── Entries shown ──

File: config.mk
export PLATFORM = sky130hd
export DESIGN_NAME = bod_branch_unit
export DESIGN_NICKNAME = d
export VERILOG_FILES = /design/src/core/bod_pkg.sv /design/src/core/bod_qual_if.sv /design/src/core/bod_qual_decode.sv /design/src/core/bod_branch_unit.sv
export SDC_FILE = /design/constraint.sdc
export NUM_CORES = 1
export LEC_CHECK = 0
export BUFFER_PORTS_ARGS = -buffer_cell sky130_fd_sc_hd__buf_2
export CORE_MARGIN = 2
export CORE_UTILIZATION = 55
export DETAILED_ROUTE_END_ITERATION = 6
export PLACE_DENSITY = 0.88
export SLEW_MARGIN = 20
export SYNTH_ARGS = -nofsm -noshare
export SYNTH_HDL_FRONTEND = slang
export SYNTH_SLANG_ARGS = --single-unit
File: constraint.sdc
create_clock -name clk -period 4.45 [get_ports clk]
set_input_delay 0.2225 -clock clk [delete_from_list [all_inputs] [get_ports clk]]
set_output_delay 0.2225 -clock clk [all_outputs]
set_load 0.01 [all_outputs]
File: src/core/bod_pkg.sv
/*
  Shared constants and types for the branch and operand decode block.
  Assumes a 32-bit instruction word and one synchronous clock domain.
*/
package bod_pkg;
  localparam int unsigned WORD_W      = 32;
  localparam int unsigned SHORT_OFF_W = 16;
  localparam int unsigned LONG_OFF_W  = 26;
  localparam int unsigned VEC_W       = 9;
  localparam int unsigned VBASE_W     = 20;
  // Condition match field position within the instruction
  localparam int unsigned COND_HI     = 25;
  localparam int unsigned COND_LO     = 21;
  // Named condition encodings for bits 25..21
  localparam logic [4:0] COND_EQ0 = 5'h02;
  localparam logic [4:0] COND_NE0 = 5'h0D;
  localparam logic [4:0] COND_GT0 = 5'h01;
  localparam logic [4:0] COND_LT0 = 5'h0C;
  localparam logic [4:0] COND_GE0 = 5'h03;
  localparam logic [4:0] COND_LE0 = 5'h0E;
  // Reset values
  localparam logic [31:0] RESET_PTR = 32'h0000_0000;
  // Bounds-check vector number (plain default)
  localparam logic [8:0]  BOUNDS_VEC = 9'h005;
  // Full field width when the width operand is zero
  localparam logic [5:0]  FULL_WIDTH = 6'h20;

  typedef enum logic [3:0] {
    BOD_OP_NONE = 4'b0000,
    BOD_OP_BB0  = 4'b0001,
    BOD_OP_BB1  = 4'b0010,
    BOD_OP_BCND = 4'b0011,
    BOD_OP_TBND = 4'b0100,
    BOD_OP_BR   = 4'b0101,
    BOD_OP_BSR  = 4'b0110,
    BOD_OP_JMP  = 4'b0111
  } bod_op_t;

  typedef enum logic [2:0] {
    BOD_SZ_WORD = 3'b000,
    BOD_SZ_BYTE = 3'b001,
    BOD_SZ_BU   = 3'b010,
    BOD_SZ_HALF = 3'b011,
    BOD_SZ_HU   = 3'b100,
    BOD_SZ_DBL  = 3'b101
  } bod_size_t;

  typedef enum logic [1:0] {
    BOD_ST_RUN   = 2'b00,
    BOD_ST_DELAY = 2'b01,
    BOD_ST_TRAP  = 2'b10
  } bod_state_t;
endpackage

───

**Try it**
This exercise calls for the line containing "set_output_delay 0.2225 -clock" and each line after it in the records, copied exactly.

**Exercise output**
set_output_delay 0.2225 -clock clk [all_outputs]
set_load 0.01 [all_outputs]
File: src/core/bod_pkg.sv
/*
  Shared constants and types for the branch and operand decode block.
  Assumes a 32-bit instruction word and one synchronous clock domain.
*/
package bod_pkg;
  localparam int unsigned WORD_W      = 32;
  localparam int unsigned SHORT_OFF_W = 16;
  localparam int unsigned LONG_OFF_W  = 26;
  localparam int unsigned VEC_W       = 9;
  localparam int unsigned VBASE_W     = 20;
  // Condition match field position within the instruction
  localparam int unsigned COND_HI     = 25;
  localparam int unsigned COND_LO     = 21;
  // Named condition encodings for bits 25..21
  localparam logic [4:0] COND_EQ0 = 5'h02;
  localparam logic [4:0] COND_NE0 = 5'h0D;
  localparam logic [4:0] COND_GT0 = 5'h01;
  localparam logic [4:0] COND_LT0 = 5'h0C;
  localparam logic [4:0] COND_GE0 = 5'h03;
  localparam logic [4:0] COND_LE0 = 5'h0E;
  // Reset values
  localparam logic [31:0] RESET_PTR = 32'h0000_0000;
  // Bounds-check vector number (plain default)
  localparam logic [8:0]  BOUNDS_VEC = 9'h005;
  // Full field width when the width operand is zero
  localparam logic [5:0]  FULL_WIDTH = 6'h20;

  typedef enum logic [3:0] {
    BOD_OP_NONE = 4'b0000,
    BOD_OP_BB0  = 4'b0001,
    BOD_OP_BB1  = 4'b0010,
    BOD_OP_BCND = 4'b0011,
    BOD_OP_TBND = 4'b0100,
    BOD_OP_BR   = 4'b0101,
    BOD_OP_BSR  = 4'b0110,
    BOD_OP_JMP  = 4'b0111
  } bod_op_t;

  typedef enum logic [2:0] {
    BOD_SZ_WORD = 3'b000,
    BOD_SZ_BYTE = 3'b001,
    BOD_SZ_BU   = 3'b010,
    BOD_SZ_HALF = 3'b011,
    BOD_SZ_HU   = 3'b100,
    BOD_SZ_DBL  = 3'b101
  } bod_size_t;

  typedef enum logic [1:0] {
    BOD_ST_RUN   = 2'b00,
    BOD_ST_DELAY = 2'b01,
    BOD_ST_TRAP  = 2'b10
  } bod_state_t;
endpackage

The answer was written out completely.